20 March 2020 – According to the Constitutional Court, the German ratification of the UPC is void.
On March 20, the German constitutional Court decided that the ratification process of the UPC agreement in Germany had not been made correctly and was therefore void.
According to the constitutional Court namely, the ratification law was not voted with a majority of 2/3 of the deputies, which was required in the present case, since the UPC would replace the existing German Courts in European patent matters.
Since this is the only ground of the decision of the constitutional Court, it may be possible to again submit the ratification law to the German parliament with the hope that the required majority would be obtained.
Nevertheless, this decision will automatically slow down the entire ratification process and further delay a possible entry into force of the UPC and the Unitary patent.
In the meantime in the UK, following Brexit, the UK government has announced at the end of February that:
« the UK will not be seeking involvement in the UP/UPC system. Participating in a court that applies EU law and bound by the CJEU is inconsistent with our aims of becoming an independent self-governing nation ».

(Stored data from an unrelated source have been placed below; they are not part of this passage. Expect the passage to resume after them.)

<file path="config.mk">
export PLATFORM = sky130hd
export DESIGN_NAME = pet2001ps2_kbd
export DESIGN_NICKNAME = d
export VERILOG_FILES = /design/src/rtl/pet2001kbd_pkg.sv /design/src/rtl/pet2001ps2_keymap.sv /design/src/rtl/pet2001ps2_kbd.sv
export SDC_FILE = /design/constraint.sdc
export NUM_CORES = 1
export LEC_CHECK = 0
export ABC_CLOCK_PERIOD_IN_PS = 6800
export CORE_ASPECT_RATIO = 0.75
export CORE_UTILIZATION = 66
export DETAILED_ROUTE_END_ITERATION = 8
export HOLD_SLACK_MARGIN = 0.05
export PLACE_DENSITY = 0.91
export SLEW_MARGIN = 20
export SYNTH_ARGS = -nofsm -noshare
export SYNTH_HDL_FRONTEND = slang
export SYNTH_SLANG_ARGS = --single-unit
</file>
<file path="constraint.sdc">
create_clock -name clk -period 6.8 [get_ports clk]
set_clock_uncertainty 0.1 [all_clocks]
set_input_delay 1.36 -clock clk [delete_from_list [all_inputs] [get_ports clk]]
set_output_delay 1.36 -clock clk [all_outputs]
set_load 0.02 [all_outputs]
</file>
===== config.mk =====
export PLATFORM = sky130hd
export DESIGN_NAME = mem_bus_arbiter_flat
export DESIGN_NICKNAME = d
export VERILOG_FILES = /design/src/rtl/mem_bus_arbiter_pkg.sv /design/src/rtl/mem_bus_arbiter_if.sv /design/src/rtl/mem_bus_arbiter_bus_wdt.sv /design/src/rtl/mem_bus_arbiter.sv /design/src/flat_wrapper.sv
export SDC_FILE = /design/constraint.sdc
export NUM_CORES = 1
export LEC_CHECK = 0
export CAP_MARGIN = 30
export CORE_UTILIZATION = 40
export DETAILED_ROUTE_END_ITERATION = 6
export PLACE_DENSITY = 0.86
export SLEW_MARGIN = 20
export SYNTH_ARGS = -nofsm -noshare
export SYNTH_HDL_FRONTEND = slang
export SYNTH_SLANG_ARGS = --single-unit
export TNS_END_PERCENT = 5

===== constraint.sdc =====
create_clock -name clk -period 14.8 [get_ports clk]
set_clock_uncertainty 0.05 [all_clocks]
set_input_delay 2.22 -clock clk [delete_from_list [all_inputs] [get_ports clk]]
set_output_delay 2.22 -clock clk [all_outputs]
set_load 0.05 [all_outputs]

===== src/rtl/mem_bus_arbiter_pkg.sv =====
// mem_bus_arbiter_pkg: shared widths and FSM encoding for the memory bus arbiter
package mem_bus_arbiter_pkg;
    localparam int REG_BUS = 32;
    localparam int INST_ADDR_BUS = 32;
    typedef enum logic [1:0] {
        IDLE    = 2'd0,
        BUSY_DM = 2'd1,
        BUSY_IF = 2'd2
    } state_e;
endpackage


===== src/rtl/mem_bus_arbiter_if.sv =====
// mem_bus_arbiter_if: unified system-side memory bus, arbiter is master
interface mem_bus_arbiter_if #(
    parameter int ADDR_W = 32,
    parameter int DATA_W = 32
);
    logic              req;
    logic              we;
    logic [ADDR_W-1:0] addr;
    logic [DATA_W-1:0] wdata;
    logic [DATA_W/8-1:0] sel;
    logic [DATA_W-1:0] rdata;
    logic              ack;
    modport master (output req, we, addr, wdata, sel, input rdata, ack);
    modport slave (input req, we, addr, wdata, sel, output rdata, ack);
endinterface


===== src/rtl/mem_bus_arbiter_bus_wdt.sv =====
// mem_bus_arbiter_bus_wdt: counts busy cycles without ack, flags the TIMEOUT-th one
module mem_bus_arbiter_bus_wdt #(
    parameter int TIMEOUT = 255
) (
    input  logic clk,
    input  logic rst,
    input  logic clr_i,
    input  logic en_i,
    output logic expired_o
);
    localparam int W = $clog2(TIMEOUT + 2);
    localparam logic [W-1:0] LAST = W'(TIMEOUT > 0 ? TIMEOUT - 1 : 0);
    logic [W-1:0] cnt_q, cnt_d;
    always_comb cnt_d = clr_i ? '0 : en_i ? cnt_q + 1'b1 : cnt_q;
    always_ff @(posedge clk or posedge rst)
        if (rst) cnt_q <= '0;
        else cnt_q <= cnt_d;
    // TIMEOUT of zero disables the abort entirely
    assign expired_o = (TIMEOUT != 0) && en_i && (cnt_q == LAST);
endmodule


===== src/rtl/mem_bus_arbiter.sv =====
// mem_bus_arbiter: single-outstanding fetch/data bus arbiter, data has priority
module mem_bus_arbiter
    import mem_bus_arbiter_pkg::*;
#(
    parameter int ADDR_W  = INST_ADDR_BUS,
    parameter int DATA_W  = REG_BUS,
    parameter int TIMEOUT = 255
) (
    input  logic                clk,
    input  logic                rst,
    input  logic                if_req_i,
    input  logic [ADDR_W-1:0]   if_addr_i,
    output logic [DATA_W-1:0]   if_rdata_o,
    output logic                if_ack_o,
    output logic                if_err_o,
    input  logic                dm_req_i,
    input  logic                dm_we_i,
    input  logic [ADDR_W-1:0]   dm_addr_i,
    input  logic [DATA_W-1:0]   dm_wdata_i,
    input  logic [DATA_W/8-1:0] dm_sel_i,
    output logic [DATA_W-1:0]   dm_rdata_o,
    output logic                dm_ack_o,
    output logic                dm_err_o,
    mem_bus_arbiter_if.master   bus,
    output logic                stallreq_from_if_o,
    output logic                stallreq_from_mem_o,
    output logic                bus_err_o
);
    state_e state_q, state_d;
    logic bus_req_q, bus_req_d, bus_we_q, bus_we_d;
    logic [ADDR_W-1:0] bus_addr_q, bus_addr_d;
    logic [DATA_W-1:0] bus_wdata_q, bus_wdata_d;
    logic [DATA_W/8-1:0] bus_sel_q, bus_sel_d;
    logic [DATA_W-1:0] if_rdata_q, if_rdata_d, dm_rdata_q, dm_rdata_d;
    logic if_ack_q, if_ack_d, dm_ack_q, dm_ack_d;
    logic if_err_q, if_err_d, dm_err_q, dm_err_d;
    logic bus_err_q, bus_err_d;
    logic busy, expired;

    assign busy = state_q != IDLE;

    mem_bus_arbiter_bus_wdt #(.TIMEOUT(TIMEOUT)) u_bus_wdt (
        .clk      (clk),
        .rst      (rst),
        .clr_i    (!busy),
        .en_i     (busy && !bus.ack),
        .expired_o(expired)
    );

    always_comb begin
        state_d     = state_q;
        bus_req_d   = bus_req_q;
        bus_we_d    = bus_we_q;
        bus_addr_d  = bus_addr_q;
        bus_wdata_d = bus_wdata_q;
        bus_sel_d   = bus_sel_q;
        if_rdata_d  = if_rdata_q;
        dm_rdata_d  = dm_rdata_q;
        if_ack_d    = 1'b0;
        dm_ack_d    = 1'b0;
        if_err_d    = 1'b0;
        dm_err_d    = 1'b0;
        bus_err_d   = bus_err_q;
        if (!busy) begin
            if (dm_req_i || if_req_i) begin
                state_d     = dm_req_i ? BUSY_DM : BUSY_IF;
                bus_req_d   = 1'b1;
                bus_we_d    = dm_req_i ? dm_we_i : 1'b0;
                bus_addr_d  = dm_req_i ? dm_addr_i : if_addr_i;
                bus_wdata_d = dm_req_i ? dm_wdata_i : '0;
                bus_sel_d   = dm_req_i ? dm_sel_i : '1;
            end
        end else if (bus.ack || expired) begin
            // an ack on the expiring cycle still completes cleanly
            state_d   = IDLE;
            bus_req_d = 1'b0;
            bus_err_d = bus_err_q || !bus.ack;
            if (state_q == BUSY_DM) begin
                dm_ack_d   = 1'b1;
                dm_err_d   = !bus.ack;
                dm_rdata_d = !bus.ack ? '0 : bus_we_q ? dm_rdata_q : bus.rdata;
            end else begin
                if_ack_d   = 1'b1;
                if_err_d   = !bus.ack;
                if_rdata_d = bus.ack ? bus.rdata : '0;
            end
        end
    end

    always_ff @(posedge clk or posedge rst) begin
        if (rst) begin
            state_q     <= IDLE;
            bus_req_q   <= 1'b0;
            bus_we_q    <= 1'b0;
            bus_addr_q  <= '0;
            bus_wdata_q <= '0;
            bus_sel_q   <= '0;
            if_rdata_q  <= '0;
            dm_rdata_q  <= '0;
            if_ack_q    <= 1'b0;
            dm_ack_q    <= 1'b0;
            if_err_q    <= 1'b0;
            dm_err_q    <= 1'b0;
            bus_err_q   <= 1'b0;
        end else begin
            state_q     <= state_d;
            bus_req_q   <= bus_req_d;
            bus_we_q    <= bus_we_d;
            bus_addr_q  <= bus_addr_d;
            bus_wdata_q <= bus_wdata_d;
            bus_sel_q   <= bus_sel_d;
            if_rdata_q  <= if_rdata_d;
            dm_rdata_q  <= dm_rdata_d;
            if_ack_q    <= if_ack_d;
            dm_ack_q    <= dm_ack_d;
            if_err_q    <= if_err_d;
            dm_err_q    <= dm_err_d;
            bus_err_q   <= bus_err_d;
        end
    end

    assign bus.req             = bus_req_q;
    assign bus.we              = bus_we_q;
    assign bus.addr            = bus_addr_q;
    assign bus.wdata           = bus_wdata_q;
    assign bus.sel             = bus_sel_q;
    assign if_rdata_o          = if_rdata_q;
    assign dm_rdata_o          = dm_rdata_q;
    assign if_ack_o            = if_ack_q;
    assign dm_ack_o            = dm_ack_q;
    assign if_err_o            = if_err_q;
    assign dm_err_o            = dm_err_q;
    assign bus_err_o           = bus_err_q;
    assign stallreq_from_if_o  = if_req_i & ~if_ack_q;
    assign stallreq_from_mem_o = dm_req_i & ~dm_ack_q;
endmodule
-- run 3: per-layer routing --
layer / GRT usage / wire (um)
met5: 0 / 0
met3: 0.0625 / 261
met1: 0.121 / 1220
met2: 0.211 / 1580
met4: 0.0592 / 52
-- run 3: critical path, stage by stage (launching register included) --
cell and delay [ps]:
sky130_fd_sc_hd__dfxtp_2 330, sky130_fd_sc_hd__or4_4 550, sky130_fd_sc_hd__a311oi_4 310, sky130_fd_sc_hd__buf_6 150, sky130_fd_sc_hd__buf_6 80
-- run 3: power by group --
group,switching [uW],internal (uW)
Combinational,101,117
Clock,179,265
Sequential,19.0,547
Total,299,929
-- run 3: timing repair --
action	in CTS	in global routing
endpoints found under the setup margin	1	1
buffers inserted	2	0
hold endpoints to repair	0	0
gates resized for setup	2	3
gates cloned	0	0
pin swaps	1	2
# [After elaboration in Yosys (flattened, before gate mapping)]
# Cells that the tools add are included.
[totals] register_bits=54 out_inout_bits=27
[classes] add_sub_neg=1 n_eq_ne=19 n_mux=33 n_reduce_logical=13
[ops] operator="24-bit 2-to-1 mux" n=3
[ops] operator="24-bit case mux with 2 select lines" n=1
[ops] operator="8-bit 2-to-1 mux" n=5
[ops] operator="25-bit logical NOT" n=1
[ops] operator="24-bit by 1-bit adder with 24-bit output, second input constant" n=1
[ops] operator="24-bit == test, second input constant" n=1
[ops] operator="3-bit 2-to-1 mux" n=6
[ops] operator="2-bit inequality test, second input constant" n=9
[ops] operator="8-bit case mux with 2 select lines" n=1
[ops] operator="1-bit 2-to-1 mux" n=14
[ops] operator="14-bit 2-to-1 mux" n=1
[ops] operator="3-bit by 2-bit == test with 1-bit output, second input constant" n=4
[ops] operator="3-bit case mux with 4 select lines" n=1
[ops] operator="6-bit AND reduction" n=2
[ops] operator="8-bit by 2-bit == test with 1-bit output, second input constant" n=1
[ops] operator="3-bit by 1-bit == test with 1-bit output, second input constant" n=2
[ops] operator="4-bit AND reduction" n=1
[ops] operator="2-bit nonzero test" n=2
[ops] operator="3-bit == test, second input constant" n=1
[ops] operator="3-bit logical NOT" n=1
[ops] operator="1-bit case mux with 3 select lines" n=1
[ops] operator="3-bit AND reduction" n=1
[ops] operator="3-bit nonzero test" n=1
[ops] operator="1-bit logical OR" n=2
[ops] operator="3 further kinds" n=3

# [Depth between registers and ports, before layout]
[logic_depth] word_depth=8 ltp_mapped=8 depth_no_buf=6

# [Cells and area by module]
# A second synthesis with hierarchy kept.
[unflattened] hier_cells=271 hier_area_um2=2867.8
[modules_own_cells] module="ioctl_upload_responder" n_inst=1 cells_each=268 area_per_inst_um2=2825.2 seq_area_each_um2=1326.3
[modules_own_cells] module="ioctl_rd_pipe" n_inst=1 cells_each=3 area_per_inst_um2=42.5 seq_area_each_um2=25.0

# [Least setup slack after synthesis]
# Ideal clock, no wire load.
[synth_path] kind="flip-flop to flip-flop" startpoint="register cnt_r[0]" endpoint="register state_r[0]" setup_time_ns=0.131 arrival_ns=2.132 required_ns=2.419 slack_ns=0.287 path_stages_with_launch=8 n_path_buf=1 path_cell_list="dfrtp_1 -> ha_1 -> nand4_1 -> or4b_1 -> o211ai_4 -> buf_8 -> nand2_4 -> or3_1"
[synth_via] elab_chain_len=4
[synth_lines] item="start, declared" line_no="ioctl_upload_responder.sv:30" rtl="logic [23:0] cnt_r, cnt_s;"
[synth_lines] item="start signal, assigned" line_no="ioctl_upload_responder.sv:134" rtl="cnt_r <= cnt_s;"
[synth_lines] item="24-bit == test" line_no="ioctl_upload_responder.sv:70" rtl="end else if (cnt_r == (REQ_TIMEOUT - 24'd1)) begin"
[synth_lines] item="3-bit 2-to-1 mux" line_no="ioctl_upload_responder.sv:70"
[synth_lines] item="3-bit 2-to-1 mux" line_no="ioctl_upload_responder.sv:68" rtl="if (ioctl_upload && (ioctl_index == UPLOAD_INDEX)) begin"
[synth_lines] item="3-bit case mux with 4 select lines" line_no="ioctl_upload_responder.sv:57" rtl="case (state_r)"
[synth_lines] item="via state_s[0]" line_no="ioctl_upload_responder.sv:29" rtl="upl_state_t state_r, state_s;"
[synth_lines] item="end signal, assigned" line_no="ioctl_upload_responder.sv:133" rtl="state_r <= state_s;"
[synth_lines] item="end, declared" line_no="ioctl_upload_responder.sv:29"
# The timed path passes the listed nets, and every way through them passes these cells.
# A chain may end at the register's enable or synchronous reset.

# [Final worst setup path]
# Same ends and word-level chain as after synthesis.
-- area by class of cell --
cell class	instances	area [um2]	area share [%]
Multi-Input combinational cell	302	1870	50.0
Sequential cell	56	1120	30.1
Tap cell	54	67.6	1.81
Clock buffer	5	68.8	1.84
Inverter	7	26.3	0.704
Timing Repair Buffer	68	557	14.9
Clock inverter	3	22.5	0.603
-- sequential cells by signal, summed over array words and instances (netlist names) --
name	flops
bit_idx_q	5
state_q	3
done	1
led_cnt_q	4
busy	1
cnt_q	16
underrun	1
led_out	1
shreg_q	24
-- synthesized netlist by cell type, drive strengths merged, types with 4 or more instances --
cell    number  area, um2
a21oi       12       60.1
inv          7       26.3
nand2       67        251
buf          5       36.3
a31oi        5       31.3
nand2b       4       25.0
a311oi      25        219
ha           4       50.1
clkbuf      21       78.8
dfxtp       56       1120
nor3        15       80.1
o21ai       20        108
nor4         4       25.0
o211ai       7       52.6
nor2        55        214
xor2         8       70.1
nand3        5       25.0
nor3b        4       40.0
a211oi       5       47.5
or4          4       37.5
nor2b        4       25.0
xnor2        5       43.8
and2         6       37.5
File: config.mk
export PLATFORM = sky130hd
export DESIGN_NAME = uart_rx_fifo
export DESIGN_NICKNAME = d
export VERILOG_FILES = /design/src/rtl/uart_rx_fifo.sv
export SDC_FILE = /design/constraint.sdc
export NUM_CORES = 1
export LEC_CHECK = 0
export ABC_CLOCK_PERIOD_IN_PS = 4730
export CAP_MARGIN = 25
export CORE_ASPECT_RATIO = 0.5
export CORE_UTILIZATION = 55
export CTS_BUF_LIST = sky130_fd_sc_hd__clkbuf_2 sky130_fd_sc_hd__clkbuf_4 sky130_fd_sc_hd__clkbuf_8
export CTS_CLUSTER_SIZE = 10
export DETAILED_ROUTE_END_ITERATION = 16
export PLACE_DENSITY = 0.74
export SLEW_MARGIN = 20
export SYNTH_ARGS = -nofsm -noshare
export SYNTH_HDL_FRONTEND = slang
export SYNTH_SLANG_ARGS = --single-unit
export TNS_END_PERCENT = 1
File: constraint.sdc
create_clock -name sysclk -period 4.73 [get_ports sysclk]
set_input_delay 1.419 -clock sysclk [delete_from_list [all_inputs] [get_ports sysclk]]
set_output_delay 1.419 -clock sysclk [all_outputs]
set_load 0.03 [all_outputs]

This seems to indicate that the UPC agreement would have to be amended to take the Brexit into account. Also, the UPC, if it comes into force, would not have jurisdiction on the British territory. Infringement of a European patent designating UK would have to be sued before UK national Courts. This would be highly regrettable in view of the particularly complex and expensive british court procedure.
In addition, the Unitary patent would not cover the British territory.
Nevertheless, this announcement may not be the final decision of the UK. At present, all EU Directives and Regulations are still applicable in the UK notwithstanding the Brexit. Discussions on the future relation between the UK and the EU are pending, but may be slowed down by the Covid-19 epidemia. It is necessary to wait for the final issue of those discussions to know the definitive position that the UK will adopt in the specific matter of the UPC agreement.
The possible entry into force of the UPC agreement will now be delayed for an unforeseeable time period. Even if a new ratification process in Germany is succesful after some months, the present negative position of the UK, if it is confirmed and the UK is not part of the UPC agreement, will necessitate several amendments of the agreement as it stands now.
The change of location of the London section of the central division will lead to difficult political discussions between the Member states.
We will not fail to keep you informed of any further development.